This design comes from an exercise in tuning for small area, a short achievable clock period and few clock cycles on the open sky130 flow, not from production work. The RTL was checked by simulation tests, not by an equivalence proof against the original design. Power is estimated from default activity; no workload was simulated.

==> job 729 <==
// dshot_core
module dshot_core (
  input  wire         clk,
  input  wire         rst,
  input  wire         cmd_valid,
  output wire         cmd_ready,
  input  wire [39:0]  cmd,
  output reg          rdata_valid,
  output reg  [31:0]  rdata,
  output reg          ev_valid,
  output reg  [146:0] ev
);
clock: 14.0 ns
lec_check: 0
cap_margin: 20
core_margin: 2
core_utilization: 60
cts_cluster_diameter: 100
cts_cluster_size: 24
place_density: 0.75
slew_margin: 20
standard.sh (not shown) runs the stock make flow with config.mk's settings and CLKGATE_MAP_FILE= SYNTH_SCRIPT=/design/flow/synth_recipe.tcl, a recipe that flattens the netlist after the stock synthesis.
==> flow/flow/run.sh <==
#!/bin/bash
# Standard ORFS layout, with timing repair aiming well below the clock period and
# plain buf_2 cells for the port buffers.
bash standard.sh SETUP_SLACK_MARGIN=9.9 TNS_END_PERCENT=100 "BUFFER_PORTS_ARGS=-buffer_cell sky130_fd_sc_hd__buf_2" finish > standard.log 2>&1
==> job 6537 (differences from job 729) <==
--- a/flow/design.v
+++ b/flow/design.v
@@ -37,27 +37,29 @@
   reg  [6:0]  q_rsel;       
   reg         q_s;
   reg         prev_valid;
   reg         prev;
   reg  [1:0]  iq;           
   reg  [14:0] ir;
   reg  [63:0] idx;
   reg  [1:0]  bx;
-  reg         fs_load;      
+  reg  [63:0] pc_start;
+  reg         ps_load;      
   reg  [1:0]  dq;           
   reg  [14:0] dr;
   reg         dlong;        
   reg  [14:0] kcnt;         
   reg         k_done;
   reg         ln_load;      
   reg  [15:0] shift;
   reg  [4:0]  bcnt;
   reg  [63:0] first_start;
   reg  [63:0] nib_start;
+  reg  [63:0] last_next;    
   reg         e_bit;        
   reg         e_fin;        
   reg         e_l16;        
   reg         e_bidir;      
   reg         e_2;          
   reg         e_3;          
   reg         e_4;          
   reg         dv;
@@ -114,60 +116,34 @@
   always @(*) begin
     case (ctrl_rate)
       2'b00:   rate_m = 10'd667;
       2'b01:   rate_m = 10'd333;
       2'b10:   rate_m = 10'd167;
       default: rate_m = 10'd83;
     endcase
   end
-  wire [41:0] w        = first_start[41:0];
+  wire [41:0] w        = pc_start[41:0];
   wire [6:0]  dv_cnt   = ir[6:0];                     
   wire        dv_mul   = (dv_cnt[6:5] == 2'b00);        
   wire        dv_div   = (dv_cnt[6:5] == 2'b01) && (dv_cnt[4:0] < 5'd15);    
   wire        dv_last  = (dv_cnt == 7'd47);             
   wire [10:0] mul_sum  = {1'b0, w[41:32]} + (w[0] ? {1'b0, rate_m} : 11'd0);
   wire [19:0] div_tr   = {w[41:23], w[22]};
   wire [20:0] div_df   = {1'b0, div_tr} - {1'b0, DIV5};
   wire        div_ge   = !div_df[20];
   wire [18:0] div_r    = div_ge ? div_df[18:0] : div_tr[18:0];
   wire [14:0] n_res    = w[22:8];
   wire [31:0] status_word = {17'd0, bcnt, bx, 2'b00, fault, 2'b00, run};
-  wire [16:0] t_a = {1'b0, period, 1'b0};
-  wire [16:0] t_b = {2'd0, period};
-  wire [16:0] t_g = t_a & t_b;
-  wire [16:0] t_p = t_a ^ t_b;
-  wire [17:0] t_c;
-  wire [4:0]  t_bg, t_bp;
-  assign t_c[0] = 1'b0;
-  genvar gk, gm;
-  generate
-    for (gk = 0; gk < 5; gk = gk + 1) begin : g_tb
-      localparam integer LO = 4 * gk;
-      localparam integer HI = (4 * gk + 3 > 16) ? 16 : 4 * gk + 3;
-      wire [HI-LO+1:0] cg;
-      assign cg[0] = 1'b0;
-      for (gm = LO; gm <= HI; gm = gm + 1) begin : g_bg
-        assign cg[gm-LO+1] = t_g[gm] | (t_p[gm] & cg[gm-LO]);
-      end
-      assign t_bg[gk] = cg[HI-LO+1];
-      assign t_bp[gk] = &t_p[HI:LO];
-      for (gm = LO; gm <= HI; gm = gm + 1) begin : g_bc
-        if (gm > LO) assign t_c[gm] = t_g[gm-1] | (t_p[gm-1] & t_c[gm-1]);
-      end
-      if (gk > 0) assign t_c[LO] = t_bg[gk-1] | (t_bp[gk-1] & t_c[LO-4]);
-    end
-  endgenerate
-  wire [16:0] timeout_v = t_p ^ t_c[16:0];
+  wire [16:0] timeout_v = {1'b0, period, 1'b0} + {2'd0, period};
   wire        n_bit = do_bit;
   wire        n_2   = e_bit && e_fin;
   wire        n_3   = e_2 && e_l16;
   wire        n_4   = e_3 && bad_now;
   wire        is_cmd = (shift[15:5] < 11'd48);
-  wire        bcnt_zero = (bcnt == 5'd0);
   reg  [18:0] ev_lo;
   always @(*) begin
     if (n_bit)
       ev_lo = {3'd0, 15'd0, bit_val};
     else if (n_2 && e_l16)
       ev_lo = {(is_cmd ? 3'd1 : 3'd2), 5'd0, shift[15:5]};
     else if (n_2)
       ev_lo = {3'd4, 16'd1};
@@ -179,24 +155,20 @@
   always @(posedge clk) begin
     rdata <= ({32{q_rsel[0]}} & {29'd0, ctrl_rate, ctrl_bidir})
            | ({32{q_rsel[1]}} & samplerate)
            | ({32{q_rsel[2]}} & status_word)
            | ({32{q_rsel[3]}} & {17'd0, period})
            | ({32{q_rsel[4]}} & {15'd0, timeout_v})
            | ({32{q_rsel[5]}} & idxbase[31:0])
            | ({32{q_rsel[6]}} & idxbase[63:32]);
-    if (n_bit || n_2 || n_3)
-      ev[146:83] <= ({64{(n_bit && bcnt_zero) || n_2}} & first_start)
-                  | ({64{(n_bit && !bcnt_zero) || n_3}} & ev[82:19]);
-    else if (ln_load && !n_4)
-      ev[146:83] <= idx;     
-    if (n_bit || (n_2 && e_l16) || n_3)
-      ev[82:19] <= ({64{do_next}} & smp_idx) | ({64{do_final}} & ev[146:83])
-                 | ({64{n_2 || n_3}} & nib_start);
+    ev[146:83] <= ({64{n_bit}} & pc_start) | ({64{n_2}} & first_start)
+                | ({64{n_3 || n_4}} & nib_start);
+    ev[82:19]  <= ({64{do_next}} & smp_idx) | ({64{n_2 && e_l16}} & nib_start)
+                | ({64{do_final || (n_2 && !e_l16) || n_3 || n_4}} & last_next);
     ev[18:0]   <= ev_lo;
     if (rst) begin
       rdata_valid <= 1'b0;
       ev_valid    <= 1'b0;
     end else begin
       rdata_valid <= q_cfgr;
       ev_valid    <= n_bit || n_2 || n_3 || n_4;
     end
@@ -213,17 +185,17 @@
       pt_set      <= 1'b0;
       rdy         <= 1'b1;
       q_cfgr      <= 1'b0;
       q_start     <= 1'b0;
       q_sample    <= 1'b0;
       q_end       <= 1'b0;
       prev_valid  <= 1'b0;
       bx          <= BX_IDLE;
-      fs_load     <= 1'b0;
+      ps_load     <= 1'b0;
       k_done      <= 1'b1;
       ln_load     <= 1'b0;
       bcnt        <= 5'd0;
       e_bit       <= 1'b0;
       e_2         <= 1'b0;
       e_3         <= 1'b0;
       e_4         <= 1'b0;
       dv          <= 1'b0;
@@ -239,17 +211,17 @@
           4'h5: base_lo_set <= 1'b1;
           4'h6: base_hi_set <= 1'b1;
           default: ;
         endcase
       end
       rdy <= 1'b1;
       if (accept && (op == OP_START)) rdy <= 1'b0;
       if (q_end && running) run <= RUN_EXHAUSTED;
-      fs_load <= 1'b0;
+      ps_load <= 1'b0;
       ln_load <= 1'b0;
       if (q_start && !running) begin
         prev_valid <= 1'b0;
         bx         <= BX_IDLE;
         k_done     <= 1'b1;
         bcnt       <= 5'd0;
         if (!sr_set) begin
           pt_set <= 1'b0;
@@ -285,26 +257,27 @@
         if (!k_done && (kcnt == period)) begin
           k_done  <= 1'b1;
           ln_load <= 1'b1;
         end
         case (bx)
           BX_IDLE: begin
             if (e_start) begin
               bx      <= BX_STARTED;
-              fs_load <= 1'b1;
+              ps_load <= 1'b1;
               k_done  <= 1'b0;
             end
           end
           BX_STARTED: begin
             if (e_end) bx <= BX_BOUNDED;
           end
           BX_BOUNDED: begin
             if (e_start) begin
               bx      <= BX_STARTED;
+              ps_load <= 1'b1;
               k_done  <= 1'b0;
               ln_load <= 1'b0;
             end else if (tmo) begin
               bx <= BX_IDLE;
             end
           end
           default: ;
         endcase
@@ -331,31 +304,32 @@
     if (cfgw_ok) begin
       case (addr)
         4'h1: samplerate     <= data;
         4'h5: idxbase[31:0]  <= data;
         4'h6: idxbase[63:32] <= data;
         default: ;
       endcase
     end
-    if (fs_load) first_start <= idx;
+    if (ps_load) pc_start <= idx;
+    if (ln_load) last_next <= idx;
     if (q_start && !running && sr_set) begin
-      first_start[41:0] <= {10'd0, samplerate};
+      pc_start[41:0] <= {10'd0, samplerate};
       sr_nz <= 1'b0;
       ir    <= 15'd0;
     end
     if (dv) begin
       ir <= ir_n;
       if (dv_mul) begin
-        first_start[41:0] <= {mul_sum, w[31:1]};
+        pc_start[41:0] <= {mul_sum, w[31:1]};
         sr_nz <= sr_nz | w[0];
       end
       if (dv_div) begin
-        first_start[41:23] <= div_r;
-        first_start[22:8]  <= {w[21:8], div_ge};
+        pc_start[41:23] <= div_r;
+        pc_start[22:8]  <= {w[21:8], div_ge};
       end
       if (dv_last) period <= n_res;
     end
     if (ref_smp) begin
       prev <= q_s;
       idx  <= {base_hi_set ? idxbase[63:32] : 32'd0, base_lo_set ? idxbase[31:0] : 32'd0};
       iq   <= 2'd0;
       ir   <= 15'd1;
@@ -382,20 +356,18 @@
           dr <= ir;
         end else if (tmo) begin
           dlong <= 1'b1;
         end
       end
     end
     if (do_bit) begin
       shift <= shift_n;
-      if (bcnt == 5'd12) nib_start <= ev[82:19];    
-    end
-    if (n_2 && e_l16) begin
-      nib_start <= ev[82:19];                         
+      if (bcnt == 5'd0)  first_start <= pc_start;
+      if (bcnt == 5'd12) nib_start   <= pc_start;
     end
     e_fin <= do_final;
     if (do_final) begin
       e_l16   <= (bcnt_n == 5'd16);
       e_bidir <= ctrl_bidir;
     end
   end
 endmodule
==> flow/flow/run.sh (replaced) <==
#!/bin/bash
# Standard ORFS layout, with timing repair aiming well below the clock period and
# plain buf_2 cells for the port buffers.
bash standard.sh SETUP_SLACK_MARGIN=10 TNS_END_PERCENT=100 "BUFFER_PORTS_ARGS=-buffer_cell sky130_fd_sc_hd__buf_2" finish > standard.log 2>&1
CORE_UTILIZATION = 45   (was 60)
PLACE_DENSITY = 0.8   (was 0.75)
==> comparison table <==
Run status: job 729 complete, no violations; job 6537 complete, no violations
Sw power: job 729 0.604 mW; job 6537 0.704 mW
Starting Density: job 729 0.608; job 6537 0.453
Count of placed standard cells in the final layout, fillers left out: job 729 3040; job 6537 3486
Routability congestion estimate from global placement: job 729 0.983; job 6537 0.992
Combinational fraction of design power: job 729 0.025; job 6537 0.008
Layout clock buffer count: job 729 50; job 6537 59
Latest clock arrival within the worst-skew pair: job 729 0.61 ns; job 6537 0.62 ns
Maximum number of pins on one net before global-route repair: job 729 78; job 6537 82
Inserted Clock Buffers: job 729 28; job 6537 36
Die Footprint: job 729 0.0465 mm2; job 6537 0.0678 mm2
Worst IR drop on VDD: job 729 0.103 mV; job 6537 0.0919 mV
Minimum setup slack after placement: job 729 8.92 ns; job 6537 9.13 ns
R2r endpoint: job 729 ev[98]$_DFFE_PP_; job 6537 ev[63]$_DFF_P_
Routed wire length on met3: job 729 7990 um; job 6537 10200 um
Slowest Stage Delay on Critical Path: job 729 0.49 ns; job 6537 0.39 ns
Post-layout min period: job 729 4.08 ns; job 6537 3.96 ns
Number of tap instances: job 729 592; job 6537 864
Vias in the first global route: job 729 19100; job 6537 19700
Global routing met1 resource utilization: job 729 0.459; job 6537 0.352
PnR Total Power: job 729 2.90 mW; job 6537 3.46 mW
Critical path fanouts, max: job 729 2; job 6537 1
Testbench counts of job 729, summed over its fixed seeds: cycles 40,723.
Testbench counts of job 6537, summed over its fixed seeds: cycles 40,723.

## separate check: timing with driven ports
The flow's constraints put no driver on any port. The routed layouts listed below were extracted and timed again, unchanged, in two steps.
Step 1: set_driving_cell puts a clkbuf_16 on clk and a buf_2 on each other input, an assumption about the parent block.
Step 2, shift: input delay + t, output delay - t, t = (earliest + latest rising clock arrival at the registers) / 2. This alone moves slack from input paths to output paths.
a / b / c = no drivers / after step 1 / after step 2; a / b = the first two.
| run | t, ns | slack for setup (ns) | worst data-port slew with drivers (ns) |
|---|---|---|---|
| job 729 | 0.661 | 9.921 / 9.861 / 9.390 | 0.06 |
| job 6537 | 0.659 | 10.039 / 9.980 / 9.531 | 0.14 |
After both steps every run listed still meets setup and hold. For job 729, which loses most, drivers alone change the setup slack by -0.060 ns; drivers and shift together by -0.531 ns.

• • • • •

### Exercise prompt
From the opening line of the data above through the line holding "slew_margin: 20", give every line again exactly as it stands.

### Reply to the exercise
This design comes from an exercise in tuning for small area, a short achievable clock period and few clock cycles on the open sky130 flow, not from production work. The RTL was checked by simulation tests, not by an equivalence proof against the original design. Power is estimated from default activity; no workload was simulated.

==> job 729 <==
// dshot_core
module dshot_core (
  input  wire         clk,
  input  wire         rst,
  input  wire         cmd_valid,
  output wire         cmd_ready,
  input  wire [39:0]  cmd,
  output reg          rdata_valid,
  output reg  [31:0]  rdata,
  output reg          ev_valid,
  output reg  [146:0] ev
);
clock: 14.0 ns
lec_check: 0
cap_margin: 20
core_margin: 2
core_utilization: 60
cts_cluster_diameter: 100
cts_cluster_size: 24
place_density: 0.75
slew_margin: 20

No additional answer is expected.